Actually writing a 2-week version of my blog has confirmed what I long expected – that the writing up of any week cements the memories more firmly in the mind.  Trying to remember 2 weeks back is much more difficult that I thought it would be!  Note to self – don’t let it happen again!

It was Monday and I was in Swindon, so it was a “start the week” meeting.  FL was in the second week of his disease and had sensibly decided to come it later than usual, so the meeting went quicker and we were able to squeeze in our first update on the progress of the TICquest.  After a quick download from Jools about where I needed to be during the week – it was an easy week, so that didn’t take long – we ventured out weeks into the future to work out what was going on!

Then it was into a meeting with FL and the previous and current CEOs of TWI.  Ostensibly it was about introducing the new one to us but it inevitably strayed into TIC territory and how TWI could work more “more effectively” with us.  That moved forward into a strange meeting that was billed in my diary as a Governing Board De-brief, but which started with the Communications Man and the wife of Socrates taking us through a basic stakeholder mapping that showed that we didn’t connect with Number 10 and the Cabinet Office as well as we need to do and should do something about it.  That took 90 minutes.  Then we spent 60 minutes discussing whether the Board minutes should record the questions they asked or the conclusions we ended up with.  My surreal-o-meter was going off scale by then so the next 30 minutes, talking to a journalist about low carbon vehicles and the progress made in the UK over the last year was a real joy. 

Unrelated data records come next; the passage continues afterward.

// miniCPU
module miniCPU (
    input [17:0] switches,  
    input ligar,       
    input enviar,      
    input clk,         
    input rst_n,       
    output [7:0] LCD_DATA,
    output LCD_RS,
    output LCD_RW,
    output LCD_EN,
    output LCD_ON,
    output LCD_BLON
);
Size: ~3900 cells after synthesis, about 420 flip-flops, ~35000 um2 of cells after synthesis.
clock: 10.1 ns
lec_check: 0
cap_margin: 15
core_margin: 2
core_utilization: 68
cts_cluster_diameter: 30
max_routing_layer: met4
setup_slack_margin: 2.45
slew_margin: 20
tns_end_percent: 95
run.sh (not shown) runs the stock make flow with config.mk's settings and CLKGATE_MAP_FILE=.
The baseline stopped in 5_1_grt.
Then changed:
- CAP_MARGIN: 15 -> 20
- CORE_UTILIZATION: 68 -> 63
- CTS_CLUSTER_DIAMETER: 30 -> unset
- MAX_ROUTING_LAYER: met4 -> unset
- SETUP_SLACK_MARGIN: 2.45 -> unset
- TNS_END_PERCENT: 95 -> unset
- clock period: 10.1 -> 8.87 ns (I/O delays scaled with it)
After rerunning: With this change the flow reached the layout checks and failed them: negative setup slack; area after synthesis stays the same; synthesized cell count does not change; die area came out higher by 7.8%.
==> design/flow/design.v <==
module register #(parameter WORD_LEN=32)(
    clk, 
    rst, 
    ld, 
    in, 
    out
    );
    input clk, rst, ld;
    input [WORD_LEN - 1: 0] in;
    output reg [WORD_LEN - 1: 0] out;
    always @(posedge clk or posedge rst) begin
        if (rst)
            out <= 0;
        else if (ld)
            out <= in;
    end
endmodule
module incrementer #(parameter WORD_LEN=32)(
    in, 
    out
    );
    input [WORD_LEN - 1:0] in;
    output [WORD_LEN - 1:0] out;
    assign out = in + 4;
endmodule
module mux2to1 #(parameter WORD_LEN=32) (
    a, 
    b, 
    sel_a, 
    sel_b, 
    out
    );
    input [WORD_LEN - 1:0] a, b;
    input sel_a, sel_b;
    output reg [WORD_LEN - 1:0] out;
    always @(a or b or sel_a or sel_b)
    begin
        out = 0;
        if (sel_a)
            out = a;
        else if (sel_b)
            out = b; 
    end
endmodule
module mux_3_to_1 
    #(parameter WIDTH=32)
(
    in1,
    in2,
    in3,
    sel,
    out
);
    input [WIDTH - 1 : 0] in1;
    input [WIDTH - 1 : 0] in2;
    input [WIDTH - 1 : 0] in3;
    input [1:0] sel;
    output reg [WIDTH - 1 : 0] out;
    always @(*) begin
        out = {WIDTH{1'b0}};
        if (sel == 2'b00)
            out = in1;
        else if (sel == 2'b01)
            out = in2;
        else if (sel == 2'b10)
            out = in3;
    end
endmodule
module IF_Stage(
    clk, 
    rst, 
    freeze, 
    branch_taken,
    branch_addr,
    instruction,
    PC,
    imem_addr,
    imem_data
);
    input clk, rst, freeze, branch_taken;
    input [32 - 1:0] branch_addr;
    output [32 - 1:0] instruction;
    output [32 - 1 : 0] PC;
    output [32 - 1 : 0] imem_addr;
    input [32 - 1:0] imem_data;
    wire[32 - 1 : 0] pc_in, pc_reg_out, pc_inc_out;
    register #(.WORD_LEN(32)) pc_reg(
        .clk(clk), 
        .rst(rst),
        .ld(~freeze), 
        .in(pc_in), 
        .out(pc_reg_out)
    );
    incrementer #(.WORD_LEN(32)) pc_inc(
        .in(pc_reg_out), 
        .out(pc_inc_out)
    );
    mux2to1 #(.WORD_LEN(32)) pc_mux(
        .a(pc_inc_out), 
        .b(branch_addr), 
        .sel_a(~branch_taken), 
        .sel_b(branch_taken), 
        .out(pc_in)
    );
    assign instruction = imem_data;
    assign imem_addr = pc_reg_out;
    assign PC = pc_inc_out;
endmodule
module IF_Stage_Reg (
	input clk, rst, freeze, flush,
	input[32 - 1:0] PC_in, instruction_in,
	output reg[32 - 1:0] PC, instruction
);
	always @(posedge clk, posedge rst) begin
		if (rst)
		begin
			PC <= 32'b0;
			instruction <= 32'b0;
		end
		else begin
			if (freeze) begin
			  	PC <= PC;
				instruction <= instruction;
			end
			else if (flush)
			begin
			  	PC <= 32'b0;
				instruction <= 32'b0;
			end
			else
			begin
			  	PC <= PC_in;
				instruction <= instruction_in;
			end
		end
	end
endmodule
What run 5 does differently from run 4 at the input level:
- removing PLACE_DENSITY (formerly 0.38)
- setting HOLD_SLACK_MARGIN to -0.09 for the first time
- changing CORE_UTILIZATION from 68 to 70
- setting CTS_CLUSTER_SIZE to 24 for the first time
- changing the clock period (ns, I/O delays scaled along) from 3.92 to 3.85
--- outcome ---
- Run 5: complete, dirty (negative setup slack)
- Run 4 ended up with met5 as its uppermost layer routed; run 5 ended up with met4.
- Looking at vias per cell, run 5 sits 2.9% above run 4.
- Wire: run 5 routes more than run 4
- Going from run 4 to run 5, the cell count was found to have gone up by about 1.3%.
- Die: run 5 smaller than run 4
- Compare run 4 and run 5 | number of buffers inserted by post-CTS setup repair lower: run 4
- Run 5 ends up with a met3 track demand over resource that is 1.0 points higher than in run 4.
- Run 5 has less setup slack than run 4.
## ALU_STAGE
module ALU_STAGE (
  input clock_in,
  input [31:0] a_in,
  input [31:0] b_in,
  input [3:0] uop_in,
  output [31:0] result_out
);
make LEC_CHECK=0 CAP_MARGIN=10 CELL_PAD_IN_SITES_GLOBAL_PLACEMENT=3 CORE_MARGIN=7 CORE_UTILIZATION=40 CTS_CLUSTER_SIZE=58 MIN_ROUTING_LAYER=met2 SETUP_SLACK_MARGIN=-0.2 SLEW_MARGIN=20 TNS_END_PERCENT=75 finish   # period 5.5 ns
run.sh (not shown) runs the stock make flow with config.mk's settings and CLKGATE_MAP_FILE=.
The first run produced a clean layout.
Then changed:
Settings changed: ABC_AREA set to 1, CAP_MARGIN 10 to 20, CELL_PAD_IN_SITES_GLOBAL_PLACEMENT 3 to not set, CORE_MARGIN 7 to 2, CORE_UTILIZATION 40 to 72, CTS_CLUSTER_DIAMETER set to 353, CTS_CLUSTER_SIZE 58 to 100, MIN_ROUTING_LAYER met2 to not set, SETUP_SLACK_MARGIN -0.2 to not set, TNS_END_PERCENT 75 to not set.
Clock period 5.5 ns to 1.46 ns, I/O delays scaled along.
What happened:
- The changed run never finished: it broke off in detailed placement (DPL-0033)
- synthesized area increases by about a fifth
- die area decreases by well over a third
- synthesized cell count increases by well over a third


job 1586:
The RTL this note starts from:
==> flow/design.v <==
module ALU_STAGE (
  input clock_in,
  input [31:0] a_in,
  input [31:0] b_in,
  input [3:0] uop_in,
  output [31:0] result_out
);
reg [31:0] a_q;
reg [31:0] b_q;
reg [3:0] uop_q;
reg [31:0] result_q;
wire [31:0] alu_result;
ALU #(.DATA_WIDTH(32)) alu0 (
  .a_data_in(a_q),
  .b_data_in(b_q),
  .uop_in(uop_q),
  .result_out(alu_result)
);
always @(posedge clock_in) begin
  a_q <= a_in;
  b_q <= b_in;
  uop_q <= uop_in;
  result_q <= alu_result;
end
assign result_out = result_q;
endmodule

module ALU
  #(parameter DATA_WIDTH = 32)(
    input [DATA_WIDTH-1:0]  a_data_in,  
    input [DATA_WIDTH-1:0]  b_data_in,  
    input [3:0]             uop_in,
    output reg [DATA_WIDTH-1:0] result_out
);
always@(*) begin
  case(uop_in)
    4'b0000: result_out = a_data_in + b_data_in;
    4'b0001: result_out = a_data_in - b_data_in;
    4'b0010: result_out = a_data_in|b_data_in;
    4'b0011: result_out = a_data_in&b_data_in;
    4'b0100: result_out = a_data_in^b_data_in;
    4'b1000: result_out = a_data_in;
    4'b1001: result_out = b_data_in;
    4'b1010: result_out = ($signed(a_data_in)<$signed(b_data_in))?32'd1:32'd0;
    4'b1011: result_out = (a_data_in<b_data_in)?32'd1:32'd0;
    4'b1101: result_out = $signed(a_data_in) >>> b_data_in[4:0];
    4'b1110: result_out = a_data_in >> b_data_in[4:0];
    4'b1111: result_out = a_data_in << b_data_in[4:0];
    default: result_out = 32'h00000000;
  endcase
end
endmodule
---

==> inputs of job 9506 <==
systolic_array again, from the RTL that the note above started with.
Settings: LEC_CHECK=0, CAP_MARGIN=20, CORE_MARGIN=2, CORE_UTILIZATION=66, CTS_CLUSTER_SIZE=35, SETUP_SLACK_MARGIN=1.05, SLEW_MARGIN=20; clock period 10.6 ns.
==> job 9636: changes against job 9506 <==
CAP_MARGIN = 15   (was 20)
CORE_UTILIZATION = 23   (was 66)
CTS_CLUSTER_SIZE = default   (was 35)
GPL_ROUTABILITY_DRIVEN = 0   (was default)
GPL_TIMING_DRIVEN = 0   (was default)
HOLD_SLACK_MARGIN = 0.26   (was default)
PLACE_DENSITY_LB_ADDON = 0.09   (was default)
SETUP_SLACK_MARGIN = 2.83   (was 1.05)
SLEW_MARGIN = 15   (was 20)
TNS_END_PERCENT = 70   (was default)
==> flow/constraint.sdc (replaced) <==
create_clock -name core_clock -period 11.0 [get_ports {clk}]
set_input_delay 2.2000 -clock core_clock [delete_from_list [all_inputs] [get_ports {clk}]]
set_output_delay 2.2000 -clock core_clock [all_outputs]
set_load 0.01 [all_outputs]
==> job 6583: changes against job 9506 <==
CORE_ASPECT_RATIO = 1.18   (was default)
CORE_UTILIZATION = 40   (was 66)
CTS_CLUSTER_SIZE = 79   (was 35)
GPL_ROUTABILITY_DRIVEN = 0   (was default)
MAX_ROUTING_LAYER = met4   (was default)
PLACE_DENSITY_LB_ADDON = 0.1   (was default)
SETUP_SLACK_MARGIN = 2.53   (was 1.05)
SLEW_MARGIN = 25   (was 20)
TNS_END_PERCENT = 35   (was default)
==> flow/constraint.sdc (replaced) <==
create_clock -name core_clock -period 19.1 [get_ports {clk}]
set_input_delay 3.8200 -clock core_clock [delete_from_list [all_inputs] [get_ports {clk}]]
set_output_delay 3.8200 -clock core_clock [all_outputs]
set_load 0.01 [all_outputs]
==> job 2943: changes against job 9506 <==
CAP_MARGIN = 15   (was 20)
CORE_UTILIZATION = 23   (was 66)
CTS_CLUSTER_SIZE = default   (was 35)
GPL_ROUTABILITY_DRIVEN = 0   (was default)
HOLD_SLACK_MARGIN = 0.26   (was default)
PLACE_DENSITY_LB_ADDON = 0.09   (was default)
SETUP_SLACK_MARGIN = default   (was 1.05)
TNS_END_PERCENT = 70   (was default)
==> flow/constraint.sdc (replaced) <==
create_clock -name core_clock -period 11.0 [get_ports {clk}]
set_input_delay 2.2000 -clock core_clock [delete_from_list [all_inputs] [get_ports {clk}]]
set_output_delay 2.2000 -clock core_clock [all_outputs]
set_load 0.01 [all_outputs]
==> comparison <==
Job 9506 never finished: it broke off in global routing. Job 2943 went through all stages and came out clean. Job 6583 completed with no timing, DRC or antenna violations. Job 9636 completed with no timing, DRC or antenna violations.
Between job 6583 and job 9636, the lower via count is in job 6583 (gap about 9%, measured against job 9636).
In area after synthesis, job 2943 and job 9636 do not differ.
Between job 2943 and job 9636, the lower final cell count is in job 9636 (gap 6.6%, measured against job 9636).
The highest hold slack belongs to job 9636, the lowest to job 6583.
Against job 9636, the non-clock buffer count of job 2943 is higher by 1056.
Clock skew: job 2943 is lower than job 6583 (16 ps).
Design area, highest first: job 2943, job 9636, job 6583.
wip/harbor:
Design top, start of the top module:
module top(
	input clk,
	input rst,
	input valid,
	input dir,
	input signed [31:0] n,
	output [31:0] zeroCount,
	output signed [31:0] xOut
);
Settings: LEC_CHECK=0, ABC_AREA=1, CAP_MARGIN=20, CORE_MARGIN=2, CORE_UTILIZATION=71, CTS_CLUSTER_DIAMETER=232, CTS_CLUSTER_SIZE=71, PLACE_DENSITY=0.6, SLEW_MARGIN=20; clock period 27.4 ns.
run.sh (not shown) runs the stock make flow with config.mk's settings and CLKGATE_MAP_FILE=.
wip/harbor closes out successfully: all stages finished, all timing, DRC and antenna checks passed.
The inputs of wip/sierra differ from those of wip/harbor as listed below.
Settings: putting TNS_END_PERCENT at 5 where nothing was set; clearing CTS_CLUSTER_DIAMETER, which used to be 232; swapping 71 for 99 in CTS_CLUSTER_SIZE; clearing PLACE_DENSITY, which used to be 0.6; swapping 71 for 69 in CORE_UTILIZATION; swapping 27.4 for 22.1 in the clock period (ns, I/O delays scaled along).
[summary]
On overall routed net length, wip/harbor beats wip/sierra. The higher met3 demand-to-capacity share in global routing of wip/harbor and wip/sierra is in wip/harbor. Against wip/harbor, wip/sierra reports a proportion of cell area occupied by registers that is lower. Via count, wip/harbor and wip/sierra, higher one = wip/sierra. Core area was higher in the run labelled wip/sierra. Of wip/sierra and wip/harbor, it is wip/sierra that has the higher core utilization. Re pre-CTS setup slack: wip/harbor was higher than wip/sierra. wip/sierra does worse than wip/harbor on cell area. wip/harbor and wip/sierra: one clean run, wip/harbor; the rest did not finish clean. Completing all stages was not enough for wip/sierra: its layout failed the final checks because of setup timing.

After a time with Digital Man trying to nail down how we could explain our growing requirement to define “digital services” in a more codified manner, I joined FL for a telephone conference with Annette Doherty and Ruth McKernan of Pfizer.  The call was instead of a visit to Sandwich the week before that we hadn’t be able to fit in and was primarily for them to tell us that Pfizer would announce the closure of the Sandwich site the next day.  We discussed options, but quickly realised that i) it was not a suitable site for a TIC and ii) that a TIC would almost certainly be the first idea the Coalition would reach for to put a Band-Aid on this newly broken leg!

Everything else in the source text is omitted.